### WHAT IS BEING ASKED
Start with the first line of the data and end with the line that holds "at 739 (+0.27%)"; write out each one exactly.

### PROVIDED MATERIAL
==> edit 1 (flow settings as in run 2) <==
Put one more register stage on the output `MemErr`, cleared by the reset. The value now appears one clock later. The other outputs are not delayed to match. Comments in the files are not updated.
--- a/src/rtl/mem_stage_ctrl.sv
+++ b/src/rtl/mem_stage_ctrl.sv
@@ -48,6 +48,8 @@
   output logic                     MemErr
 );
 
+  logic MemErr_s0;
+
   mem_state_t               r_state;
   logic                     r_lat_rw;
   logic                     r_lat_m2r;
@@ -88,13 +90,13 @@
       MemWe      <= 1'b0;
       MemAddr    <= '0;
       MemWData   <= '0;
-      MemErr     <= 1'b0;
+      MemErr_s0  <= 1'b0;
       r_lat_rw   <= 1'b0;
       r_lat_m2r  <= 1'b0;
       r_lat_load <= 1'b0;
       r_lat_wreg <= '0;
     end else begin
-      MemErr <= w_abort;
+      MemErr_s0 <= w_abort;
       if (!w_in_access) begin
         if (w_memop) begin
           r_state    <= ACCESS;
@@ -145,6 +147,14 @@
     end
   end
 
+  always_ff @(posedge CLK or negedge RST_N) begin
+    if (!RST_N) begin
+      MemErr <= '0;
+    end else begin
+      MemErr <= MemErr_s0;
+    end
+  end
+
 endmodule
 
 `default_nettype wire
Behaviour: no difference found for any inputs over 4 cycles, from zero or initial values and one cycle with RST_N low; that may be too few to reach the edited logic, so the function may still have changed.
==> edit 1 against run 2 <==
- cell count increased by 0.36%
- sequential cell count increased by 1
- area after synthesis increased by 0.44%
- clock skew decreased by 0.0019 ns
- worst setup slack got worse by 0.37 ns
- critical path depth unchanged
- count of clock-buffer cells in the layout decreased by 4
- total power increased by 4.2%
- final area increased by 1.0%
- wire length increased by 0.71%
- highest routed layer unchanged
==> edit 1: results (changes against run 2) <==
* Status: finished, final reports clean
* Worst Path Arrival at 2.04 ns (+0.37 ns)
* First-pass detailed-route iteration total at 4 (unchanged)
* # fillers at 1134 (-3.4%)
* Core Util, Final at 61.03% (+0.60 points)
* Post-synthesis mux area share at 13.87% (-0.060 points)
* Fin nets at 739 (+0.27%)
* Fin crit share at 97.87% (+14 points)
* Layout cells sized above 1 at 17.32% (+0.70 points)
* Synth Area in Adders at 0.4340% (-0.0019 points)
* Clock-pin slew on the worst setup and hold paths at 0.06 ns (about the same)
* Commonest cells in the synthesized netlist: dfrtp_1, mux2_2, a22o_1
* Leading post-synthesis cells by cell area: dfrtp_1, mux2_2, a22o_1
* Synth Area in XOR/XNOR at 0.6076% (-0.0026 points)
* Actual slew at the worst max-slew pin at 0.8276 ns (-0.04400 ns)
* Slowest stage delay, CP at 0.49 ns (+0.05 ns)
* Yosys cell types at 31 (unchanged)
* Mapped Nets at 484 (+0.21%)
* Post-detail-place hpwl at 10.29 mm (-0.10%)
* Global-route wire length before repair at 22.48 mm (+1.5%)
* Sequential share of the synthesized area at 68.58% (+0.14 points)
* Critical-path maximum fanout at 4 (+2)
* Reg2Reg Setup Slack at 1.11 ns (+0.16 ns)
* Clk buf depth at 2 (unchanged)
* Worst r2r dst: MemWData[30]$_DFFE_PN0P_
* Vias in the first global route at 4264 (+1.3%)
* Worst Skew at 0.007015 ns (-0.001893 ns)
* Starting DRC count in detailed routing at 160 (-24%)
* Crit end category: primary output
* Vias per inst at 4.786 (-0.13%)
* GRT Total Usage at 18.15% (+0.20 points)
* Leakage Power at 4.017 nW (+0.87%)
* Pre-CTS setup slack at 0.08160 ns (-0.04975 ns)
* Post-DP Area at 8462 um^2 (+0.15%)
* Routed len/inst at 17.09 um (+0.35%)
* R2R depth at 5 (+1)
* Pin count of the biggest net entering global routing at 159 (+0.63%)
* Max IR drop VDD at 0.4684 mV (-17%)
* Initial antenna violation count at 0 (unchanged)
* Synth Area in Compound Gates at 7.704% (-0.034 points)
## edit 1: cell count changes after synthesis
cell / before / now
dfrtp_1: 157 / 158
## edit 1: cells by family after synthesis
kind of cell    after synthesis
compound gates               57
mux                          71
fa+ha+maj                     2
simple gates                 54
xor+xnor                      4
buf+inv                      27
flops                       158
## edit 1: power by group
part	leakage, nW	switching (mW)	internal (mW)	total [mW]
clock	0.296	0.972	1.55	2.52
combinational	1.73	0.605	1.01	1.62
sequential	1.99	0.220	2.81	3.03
File: src/rtl/fp_mul_result_q.sv
// Result queue behind the combinational FP multiplier.
// Buffers product/class entries and tracks sticky status and event counts.
module fp_mul_result_q #(
  parameter int N_EXP = 11,
  parameter int N_MAN = 52,
  parameter int DEPTH = 4,
  parameter int CNT_W = 16,
  localparam int W  = N_EXP + N_MAN + 1,
  localparam int PW = $clog2(DEPTH),
  localparam int LW = $clog2(DEPTH + 1)
) (
  input  logic          clk,
  input  logic          rst_n,
  input  logic          in_valid,
  output logic          in_ready,
  input  logic [W-1:0]  in_p,
  input  logic          in_nan,
  input  logic          in_inf,
  input  logic          in_zero,
  input  logic          in_dnorm,
  input  logic          in_norm,
  output logic          out_valid,
  input  logic          out_ready,
  output logic [W-1:0]  out_p,
  output logic [4:0]    out_cls,
  input  logic          flag_clr,
  output logic [4:0]    sticky,
  output logic [CNT_W-1:0] cnt_nan,
  output logic [CNT_W-1:0] cnt_inf,
  output logic [CNT_W-1:0] cnt_zero,
  output logic [LW-1:0] level
);

  logic [W+4:0]    mem_q [DEPTH];
  logic [PW-1:0]   wr_q, wr_d;
  logic [PW-1:0]   rd_q, rd_d;
  logic [LW-1:0]   level_q, level_d;
  logic [4:0]      sticky_q, sticky_d;
  logic [CNT_W-1:0] cn_q, cn_d;
  logic [CNT_W-1:0] ci_q, ci_d;
  logic [CNT_W-1:0] cz_q, cz_d;
  logic [4:0]      in_cls;
  logic [W+4:0]    head;
  logic            push, pop;

  function automatic logic [CNT_W-1:0] bump(
    input logic [CNT_W-1:0] c,
    input logic             hit
  );
    if (!hit || (&c)) return c;
    return c + CNT_W'(1);
  endfunction

  assign in_cls    = {in_nan, in_inf, in_zero, in_dnorm, in_norm};
  assign in_ready  = (level_q != LW'(DEPTH));
  assign out_valid = (level_q != '0);
  assign push      = in_valid & in_ready;
  assign pop       = out_valid & out_ready;
  assign head      = mem_q[rd_q];
  assign out_p     = out_valid ? head[W+4:5] : '0;
  assign out_cls   = out_valid ? head[4:0] : '0;
  assign level     = level_q;
  assign sticky    = sticky_q;
  assign cnt_nan   = cn_q;
  assign cnt_inf   = ci_q;
  assign cnt_zero  = cz_q;

  // Entry storage; contents are don't-care once the level says empty.
  always_ff @(posedge clk) begin
    if (push) mem_q[wr_q] <= {in_p, in_cls};
  end

  // Pointer, level, sticky and counter next-state.
  always_comb begin
    wr_d     = wr_q;
    rd_d     = rd_q;
    level_d  = level_q;
    sticky_d = sticky_q;
    cn_d     = cn_q;
    ci_d     = ci_q;
    cz_d     = cz_q;
    if (push) wr_d = wr_q + PW'(1);
    if (pop)  rd_d = rd_q + PW'(1);
    unique case ({push, pop})
      2'b10:   level_d = level_q + LW'(1);
      2'b01:   level_d = level_q - LW'(1);
      default: level_d = level_q;
    endcase
    if (flag_clr) begin
      sticky_d = push ? in_cls : '0;
      cn_d = (push && in_nan)  ? CNT_W'(1) : '0;
      ci_d = (push && in_inf)  ? CNT_W'(1) : '0;
      cz_d = (push && in_zero) ? CNT_W'(1) : '0;
    end else if (push) begin
      sticky_d = sticky_q | in_cls;
      cn_d = bump(cn_q, in_nan);
      ci_d = bump(ci_q, in_inf);
      cz_d = bump(cz_q, in_zero);
    end
  end

  // State registers with synchronous active-low reset.
  always_ff @(posedge clk) begin
    if (!rst_n) begin
      wr_q     <= '0;
      rd_q     <= '0;
      level_q  <= '0;
      sticky_q <= '0;
      cn_q     <= '0;
      ci_q     <= '0;
      cz_q     <= '0;
    end else begin
      wr_q     <= wr_d;
      rd_q     <= rd_d;
      level_q  <= level_d;
      sticky_q <= sticky_d;
      cn_q     <= cn_d;
      ci_q     <= ci_d;
      cz_q     <= cz_d;
    end
  end

endmodule
File: config.mk
export PLATFORM = sky130hd
export DESIGN_NAME = fp_mul_result_q
export DESIGN_NICKNAME = d
export VERILOG_FILES = /design/src/rtl/fp_mul_result_q.sv
export SDC_FILE = /design/constraint.sdc
export NUM_CORES = 1
export LEC_CHECK = 0
export CAP_MARGIN = 20
export CELL_PAD_IN_SITES_DETAIL_PLACEMENT = 0
export CELL_PAD_IN_SITES_GLOBAL_PLACEMENT = 1
export CORE_MARGIN = 2
export CORE_UTILIZATION = 48
export DETAILED_ROUTE_END_ITERATION = 12
export GPL_ROUTABILITY_DRIVEN = 0
export PLACE_DENSITY = 0.81
export RECOVER_POWER = 25
export SLEW_MARGIN = 20
export SYNTH_ARGS = -nofsm -noshare
export SYNTH_HDL_FRONTEND = slang
export SYNTH_SLANG_ARGS = --single-unit
export TNS_END_PERCENT = 50
File: constraint.sdc
create_clock -name clk -period 8.9 [get_ports clk]
set_clock_uncertainty 0.15 [all_clocks]
set_input_delay 0.89 -clock clk [delete_from_list [all_inputs] [get_ports clk]]
set_output_delay 0.89 -clock clk [all_outputs]
set_load 0.05 [all_outputs]
==> results by group <==
Status
  • Status: finished clean

Routing
  • Routed Antenna Nets: 0
  • Initial drt markers: just under 700
  • Vias: 7524
  • Vias per Instance: approximately 5.4
  • Pre-antenna DRT Iters: 5
  • DRC: 0
  • Wirelength per Cell: 19.7 um
  • Final Routed Wirelength: 27700 um

Yosys
  • Ys Warns: 0
  • EDFF count, synth: 276
  • #FFs+latches synth: between 300 and 400
  • Synth top area cells: edfxtp_1, mux4_2, dfxtp_1
  • Synth Area per Inst: 16.9 um2
  • Dominant cell type by area after synthesis: edfxtp_1
  • Mapped Area: 0.0135 mm2
  • Top FF cell, synth: edfxtp_1
  • Register area share after synthesis: a little over two thirds
  • Async set or reset register ratio after synthesis: 0%
  • Synth top area share: 61.5%
  • Synthesized instance count: 798
  • Syn nets: approximately 900
  • Netlist cell types: 50

Floorplan
  • Die W: 172 um
  • Die area: about 0.029 mm2
  • Initial Utilization: between 40% and 50%
  • Core Area: 0.0277 mm2
  • I/O Pins: 201
  • Core Rows: 61
  • Chip Height: 172 um

Critical path
  • Max incr delay on CP: 820 ps
  • Critical-path top delay cell: dfxtp_4
  • CP cell instances: buf_4, mux4_2, and2_1, clkdlybuf4s50_1
  • Worst path required time: 7860 ps
  • Top Family by Delay on Critical Path: buffers and inverters
  • Worst Path Arrival: 3510 ps
  • Startpoint types: flop
  • Slack of the worst reg-to-reg path: 5990 ps
  • Critical path class: reg2out
  • CP Buf/Inv Count: 2
  • CP Capture Type: output pin
  • Worst-path fanout max: 35

GRT
  • Antenna violations before repair: 3
  • Global Route met2 Usage: a little under a third
  • Met1 usage: around a quarter
  • GRT Overall Usage: 18.8%
  • Vias in the first global route: roughly 7700
  • Largest net degree at the start of global routing: ~70
  • Grt peak-use layer: met2
  • Met3 Resource Use GR: 5.09%
  • Grt total ovfl: 0
  • Global-route wire length before repair: 42100 um

STA
  • Highest Clock Rate: 0.220 GHz
  • Final hold violation count: 0
  • Max-Slew Margin vs Limit: 30.3%
  • Worst slew pin tran: about 1000 ps
  • Slew Viols, Final: 0
  • Final setup TNS: 0 ps
  • RSZ-0062 raised after global routing: false
  • Fin crit share: 51.2%
  • Min Clock Period, post-route: 4550 ps
  • Count of final setup violators: 0

Pwr
  • Gate power share: 36.4%
  • Internal Power: around 3400 uW
  • Clock group share of total power: 25.8%
  • Sw frac: 35.5%
  • Max VDD drop: 0.147 mV
  • Register share of total power: 37.8%
  • Leak: between 0.005 and 0.006 uW
  • Switch Pwr: between 1500 and 2000 uW
  • Power per cell area: 308 mW/mm2

Placement
  • Final HPWL DP: 16300 um
  • # port buffers: 200
  • DP Area: 0.0158 mm2

Run
  • Max Cap Violations: 0

Clock network
  • H-tree depth: 2
  • CTS Buf Count: 35
  • # clock sinks: 338
  • Worst-Skew Late Latency: around 500 ps
  • Reg clk slew, reported paths: 60 ps
  • Hold_buf cts: 0
  • Clk buf depth: 3
  • Post-CTS resize count: 0
  • Postcts setup bufs: 0
  • CTS tree: built
  • Root Driver: clkbuf_16

Final layout
  • Multi-input gate area: 0.00374 mm2
  • Filler Cell Count: 2103
  • Layout cells sized above 1: 13.1%
  • Final Cell Area: 0.0169 mm2
  • Fin nets: 1082
  • Register area: 0.00954 mm2
  • Area growth, synth to finish: 25.4%

Worst hold path
  • Worst min-delay path class: reg2reg
cells in the mapped netlist, types with 7 or more instances:
| master | instances |
|---|---|
| a21boi_0 | 7 |
| a21oi_1 | 13 |
| and2_1 | 78 |
| and3_1 | 7 |
| buf_2 | 10 |
| clkbuf_1 | 31 |
| dfxtp_1 | 62 |
| edfxtp_1 | 276 |
| ha_1 | 8 |
| inv_1 | 10 |
| mux4_2 | 69 |
| nand2_1 | 25 |
| nand2b_1 | 7 |
| nand3_1 | 19 |
| nand4_1 | 16 |
| nor2_1 | 39 |
| nor2b_1 | 8 |
| o21ai_0 | 12 |
| or3_1 | 7 |
| xnor2_1 | 23 |
sequential cells by signal, indices dropped and copies added, names as in the netlist, named ones only:
signal    count
cnt_inf      16
sticky        5
cnt_zero     16
cnt_nan      16
level         3
mem_q       276
wr_q          2
rd_q          2
final timing paths:
check / to / startpoint / cells past startpoint
max: out_p[1] / flop / 4
min: sticky[2] / sticky[2] / 2
max reg2reg: level[2] / level[0] / 9
min reg2reg: sticky[2] / sticky[2] / 2
cell usage in the layout (no fill, tap or decap), drive strengths merged, types with 3 or more instances in the layout:
master	count
a211oi	5
a21boi	7
a21oi	13
a31oi	6
a41o	3
and2	78
and3	9
and4	6
buf	7
clkbuf	44
clkdlybuf4s50	152
clkinv	15
dfxtp	62
diode	3
dlygate4sd3	48
edfxtp	276
ha	8
inv	11
mux4	69
nand2	25
nand2b	7
nand3	19
nand4	16
nor2	39
nor2b	8
nor3	5
nor4	6
nor4b	3
o21ai	12
or3	7
xnor2	23
xor2	6
power by group through the flow:
stage | clock network [uW] | registers (uW) | logic (uW)
after floorplan | 0 | 1960 | 1340
after global placement | 0 | 2000 | 1920
after detailed placement | 0 | 2010 | 1920
after CTS | 1370 | 1980 | 1930
after global routing | 1430 | 1990 | 2000
final | 1340 | 1970 | 1900
cell type report:
| class | instances | share of cell area [%] |
|---|---|---|
| Inverter | 10 | 0.222 |
| Antenna cell | 3 | 0.0444 |
| Timing Repair Buffer | 207 | 12.2 |
| Sequential cell | 338 | 56.4 |
| Clock inverter | 17 | 0.689 |
| Multi-Input combinational cell | 407 | 22.1 |
| Clock buffer | 44 | 5.51 |
| Tap cell | 378 | 2.80 |
cells by family after synthesis:
group,count (synthesis),synth area share (%)
DFF,338,70.7
xor gates and xnor gates,29,1.89
buffers and inverters,53,1.68
AOI/OAI and AO/OA,62,3.27
and+or+nand+nor,236,9.85
adders and majority gates,9,0.892
muxes,71,11.7
through the flow:
step                total power, uW  setup WS, ps  std cells  hold WS (ps)  util [%]
floorplan                      3300          5270        798           326         -
global placement               3920          4740       1340           320      57.2
detailed placement             3930          4770       1340           331      57.2
CTS                            5280          4200       1401           344      61.0
global route                   5420          4050       1401           374      61.0
finish                         5200          4350       1404           346      61.0
worst register-to-register path: cells and delay by family (launching register included):
kind | cells | cell delay, ps
simple gates | 3 | 790
buf+inv | 2 | 600
fa+ha+maj | 2 | 590
flops | 1 | 400
xor+xnor | 1 | 160
compound gates | 1 | 160
layer usage:
metal | vias up | wire [um]
li1 | 3498 | -
met1 | 3765 | 11600
met2 | 218 | 13500
met3 | 39 | 2080
met5 | - | 23
met4 | 4 | 426
Note: power is estimated with default switching activity, not from simulation.
==> variant 1 (config.mk and constraints unchanged) <==
`DEPTH`: 4 -> 8.
--- a/src/rtl/fp_mul_result_q.sv
+++ b/src/rtl/fp_mul_result_q.sv
@@ -4,5 +4,5 @@
   parameter int N_EXP = 11,
   parameter int N_MAN = 52,
-  parameter int DEPTH = 4,
+  parameter int DEPTH = 8,
   parameter int CNT_W = 16,
   localparam int W  = N_EXP + N_MAN + 1,
Interface: changed (resized level); port bits go from 201 to 202. No check against the original RTL was run, so the function may have changed too.
==> variant 1 against the unedited design <==
Wire length grew 84%; power increased by 62%; critical endpoint is now out_p[61]; worst setup slack worse by 0.51 ns; first-iteration DRC count rose by 50%; critical path type unchanged; final area is 72% higher; die area is 78% higher; sequential cell count grew 280; synthesized area grew 80%.
==> variant 1: results (changes against the unedited design) <==
Finish
  – Finished Core Util: 58.2% (-2.8 points)
  – Number of flip-flops in the largest register: 552 (+100%)
  – Inverters: 10 (unchanged)
  – Non-clock buffer total of the final layout: 224 (+8.2%)
  – Share of cells above drive strength 1: 17.7% (+4.6 points)
  – Multi-input combinational cell area: 6110 sq um (+63%)
  – Antenna Cells: 2 (-1)
  – CLK BUF: 74 (+68%)
  – Buffering overhead: 7.55% (-4.6 points)
  – Fraction of area in registers: 61.6% (+5.1 points)
  – Nets: 1591 (+47%)
  – Fill count: 3722 (+77%)
  – Clock tree cell share of total cell area: 6.84% (+0.64 points)
  – Multi-input gates: 594 (+46%)

Power
  – Max VDD drop: 0.273 mV (+87%)
  – Power Combinational: 2480 uW (+31%)
  – Power Dens Cells: 289 nW/um^2 (-6.1%)
  – Switching pwr: 2690 uW (+46%)
  – Leakage Power: 0.00890 uW (+65%)
  – Register share of total power: 40.6% (+2.8 points)

Placement
  – Post-DP Area: 27100 sq um (+71%)
  – DP Worst Slack: 4.37 ns (-0.397 ns)
  – Placed cell count: 2118 (+58%)
  – IO buf count: 201 (+0.50%)
  – DP Wirelength: 28.1 mm (+73%)

Clock tree
  – Max Buffers Root-to-Sink: 3 (unchanged)
  – CTS Sinks: 618 (+83%)
  – Total CTS buffers: 61 (+74%)
  – Latest clock arrival within the worst-skew pair: 0.60 ns (+0.10 ns)
  – Post-cts sizing count: 0 (unchanged)

Outcome
  – Status: finished clean

Route
  – Post-DR wirelength/cell: 22.8 um (+16%)
  – Final Routed Wirelength: 51.0 mm (+84%)
  – Drt first pass iters: 7 (+2)
  – Initial DRC count: 1019 (+50%)
  – DR vias: 12854 (+71%)

Synth
  – Synth warnings: 0 (unchanged)
  – Mux contribution to synthesized area: 16.0% (+4.3 points)
  – Post-synthesis sequential area ratio: 73.8% (+3.1 points)
  – Post-Synth Adder-Cell Area: 0.413% (-0.48 points)
  – Post-synth EDFFs: 552 (+100%)
  – Fraction of the mapped netlist area in compound gates: 2.79% (-0.48 points)
  – Synth Area in XOR/XNOR: 0.253% (-1.6 points)
  – Top post-synthesis cells by count: edfxtp_1 (552), mux4_2 (138), nor2_1 (95)
  – Synth Net Count: 1371 (+56%)
  – Count of cell types in the netlist: 54 (+8.0%)
  – Synth top area cells: edfxtp_1 (68%), mux4_2 (13%), dfxtp_1 (5.4%)
  – Post-Syn Instances: 1289 (+62%)

Critical path
  – Slowest Stage Delay on Critical Path: 0.88 ns (+0.06 ns)
  – Worst Path Arrival: 4.02 ns (+0.51 ns)
  – R2R depth: 11 (+2)
  – Crit-path max FO: 100 (+190%)

Timing
  – F_max: 0.198 GHz (-10%)
  – Slew at the pin with the worst max-slew slack: 1.06 ns (+0.0190 ns)

Global routing
  – Overall global routing resource usage: 19.6% (+0.78 points)
  – First-pass GRT wire length: 78.3 mm (+86%)
  – Initial antenna violation count: 7 (+4)
  – Largest net degree at the start of global routing: 101 (+40%)

Die
  – Die Span X: 229 um (+33%)
[variant 1: layer usage]
metal / GRT usage [%] / vias up / part of all wire [%]
met2: 31.7 / 380 / 48
met5: 0 / - / 0.071
met1: 27.0 / 6658 / 43
met4: 5.11 / 6 / 1.9
met3: 4.50 / 72 / 7.2
li1: - / 5738 / -
[variant 1: cells by family (layout without fill, tap and decap cells)]
group                    after synthesis  count (layout)
flip-flops                           618             618
buffers and inverters                 77             349
adder cells (fa/ha/maj)                8               8
AND/OR/NAND/NOR                      261             261
XOR/XNOR                               7               7
multiplexers                         215             215
AO/OA/AOI/OAI                        103             103
other                                  0               2
[variant 1: worst paths after layout]
check	slack (ns)	startpoint	endpoint
worst min register to register	0.31	sticky[3]	sticky[3]
worst max-delay path	3.84	flop	out_p[61]
worst min-delay path	0.31	sticky[3]	sticky[3]
worst max register to register	5.34	level[0]	level[2]
==> variant 2 (config.mk and constraints unchanged) <==
Made on the original files. Reset style: asynchronous (`rst_n`), changed in one clocked block. Comments in the files are not updated.
--- a/src/rtl/fp_mul_result_q.sv
+++ b/src/rtl/fp_mul_result_q.sv
@@ -101,5 +101,5 @@
 
   // State registers with synchronous active-low reset.
-  always_ff @(posedge clk) begin
+  always_ff @(posedge clk or negedge rst_n) begin
     if (!rst_n) begin
       wr_q     <= '0;
Behaviour: differs if rst_n is asserted again (counterexample within 4 cycles, from zero or initial values and one cycle with rst_n low); with rst_n held inactive, the same outputs for 4 cycles.
==> variant 2 against the unedited design <==
Die area rose by 0.64%; final area rose by 0.87%; sequential cell count fell by 2; sequential share of layout area rose by 1.0 points; worst setup slack improved by 0.11 ns; power rose by 16%; synthesized area rose by 0.66%; non-clock buffer count did not move; combinational power rose by 32%; clock power barely moved; wire length fell by 0.45%; maximum frequency rose by 2.5%; largest cell class unchanged; largest power group is now combinational cells; highest routed layer unchanged.
==> variant 2: results (changes against the unedited design) <==
Finish
  – Share of cells above drive strength 1: 13.4% (+0.31 points)
  – Fill count: 2068 (-1.7%)
  – Nets: 1065 (-1.6%)

Global routing
  – Initial antenna violation count: 5 (+2)
  – Vias in the first global route: 7461 (-2.6%)

Synth
  – Synth top area cells: edfxtp_1 (61%), mux4_2 (11%), dfrtp_1 (11%)
  – Top post-synthesis cells by count: edfxtp_1 (276), and2_1 (74), mux4_2 (69)
  – Mux contribution to synthesized area: 11.8% (+0.080 points)
  – Synth Net Count: 856 (-2.8%)
  – Fraction of the mapped netlist area in compound gates: 1.61% (-1.7 points)
  – Post-synthesis sequential area ratio: 72.2% (+1.5 points)
  – Synth Area in XOR/XNOR: 2.71% (+0.83 points)

Critical path
  – Slowest Stage Delay on Critical Path: 0.71 ns (-0.11 ns)
  – R2R depth: 10 (+1)
  – CP Capture Point: out_p[8]
  – RR Endpoint: level[2]

Power
  – Leakage Power: 0.00580 uW (+7.9%)
  – Sw Share: 37.9% (+2.4 points)

Route
  – Metal-1 WL: 12.2 mm (+4.8%)
  – DR vias: 7440 (-1.1%)
  – Initial DRC count: 562 (-17%)
  – Final Routed Wirelength: 27.5 mm (-0.45%)
  – Routed wl met3: 1.82 mm (-13%)

Timing
  – Slew at the pin with the worst max-slew slack: 1.09 ns (+0.0434 ns)
  – F_max: 0.225 GHz (+2.5%)

Placement
  – Post-DP Area: 16000 sq um (+0.80%)
  – DP Wirelength: 16.3 mm (+0.19%)
  – Placed cell count: 1323 (-1.3%)

Outcome
  – Status: finished clean
-- variant 2: changes by cell type in the layout (fill, tap and decap cells not counted), moves of 6 or more --
cell / before / now
dfxtp_1: 60 / 0
dfrtp_1: 0 / 58
clkdlybuf4s50_1: 152 / 146
a21boi_0: 7 / 0
a21oi_1: 13 / 5
o211ai_1: 1 / 8
nor2b_1: 8 / 1
nor2_1: 39 / 50
xnor2_1: 23 / 17
xor2_1: 6 / 25
-- variant 2: power groups by stage --
stage	logic, uW	registers, uW	clock network [uW]
after floorplan	1770	2170	0
after global placement	2550	2210	0
after detailed placement	2560	2220	0
after CTS	2560	2190	1370
after global routing	2660	2210	1440
final	2510	2180	1340
-- variant 2: cells by family after synthesis --
| family | count (synthesis) |
|---|---|
| flip-flops | 336 |
| buffers and inverters | 49 |
| AO/OA/AOI/OAI | 33 |
| multiplexers | 73 |
| XOR/XNOR | 42 |
| adder cells (fa/ha/maj) | 9 |
| AND/OR/NAND/NOR | 231 |
-- variant 2: per-layer routing --
metal	vias up	GRT usage (%)
met1	3752	26.7
met4	2	4.68
met5	-	0
met3	39	4.46
li1	3419	-
met2	228	29.9
-- variant 2: area by class of cell --
cell class	count	area (sq um)	area share (%)
inverters	14	52.6	0.308
diodes	5	12.5	0.0734
well taps	378	473	2.78
repair buffers	207	2050	12.0
multi-input cells	388	3600	21.1
flip-flops and latches	336	9800	57.5
clock buffers	44	941	5.52
clock inverters	18	118	0.690
-- variant 2: how the worst min path moves through the flow --
stage	start	to	slack, ns	cells past startpoint
finish	level[2]	level[2]	0.39	1
global route	sticky[2]	sticky[2]	0.41	2
CTS	sticky[2]	sticky[2]	0.39	2
detailed placement	sticky[2]	sticky[2]	0.36	2
global placement	sticky[0]	sticky[0]	0.37	2
floorplan	wr_q[1]	wr_q[1]	0.43	2
-- variant 2: through the flow --
stage	hold WS, ns	util (%)
global placement	0.366	57.5
CTS	0.389	61.3
detailed placement	0.363	57.5
finish	0.387	61.3
global route	0.407	61.3
floorplan	0.430	-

### WRITTEN RESPONSE
==> edit 1 (flow settings as in run 2) <==
Put one more register stage on the output `MemErr`, cleared by the reset. The value now appears one clock later. The other outputs are not delayed to match. Comments in the files are not updated.
--- a/src/rtl/mem_stage_ctrl.sv
+++ b/src/rtl/mem_stage_ctrl.sv
@@ -48,6 +48,8 @@
   output logic                     MemErr
 );
 
+  logic MemErr_s0;
+
   mem_state_t               r_state;
   logic                     r_lat_rw;
   logic                     r_lat_m2r;
@@ -88,13 +90,13 @@
       MemWe      <= 1'b0;
       MemAddr    <= '0;
       MemWData   <= '0;
-      MemErr     <= 1'b0;
+      MemErr_s0  <= 1'b0;
       r_lat_rw   <= 1'b0;
       r_lat_m2r  <= 1'b0;
       r_lat_load <= 1'b0;
       r_lat_wreg <= '0;
     end else begin
-      MemErr <= w_abort;
+      MemErr_s0 <= w_abort;
       if (!w_in_access) begin
         if (w_memop) begin
           r_state    <= ACCESS;
@@ -145,6 +147,14 @@
     end
   end
 
+  always_ff @(posedge CLK or negedge RST_N) begin
+    if (!RST_N) begin
+      MemErr <= '0;
+    end else begin
+      MemErr <= MemErr_s0;
+    end
+  end
+
 endmodule
 
 `default_nettype wire
Behaviour: no difference found for any inputs over 4 cycles, from zero or initial values and one cycle with RST_N low; that may be too few to reach the edited logic, so the function may still have changed.
==> edit 1 against run 2 <==
- cell count increased by 0.36%
- sequential cell count increased by 1
- area after synthesis increased by 0.44%
- clock skew decreased by 0.0019 ns
- worst setup slack got worse by 0.37 ns
- critical path depth unchanged
- count of clock-buffer cells in the layout decreased by 4
- total power increased by 4.2%
- final area increased by 1.0%
- wire length increased by 0.71%
- highest routed layer unchanged
==> edit 1: results (changes against run 2) <==
* Status: finished, final reports clean
* Worst Path Arrival at 2.04 ns (+0.37 ns)
* First-pass detailed-route iteration total at 4 (unchanged)
* # fillers at 1134 (-3.4%)
* Core Util, Final at 61.03% (+0.60 points)
* Post-synthesis mux area share at 13.87% (-0.060 points)
* Fin nets at 739 (+0.27%)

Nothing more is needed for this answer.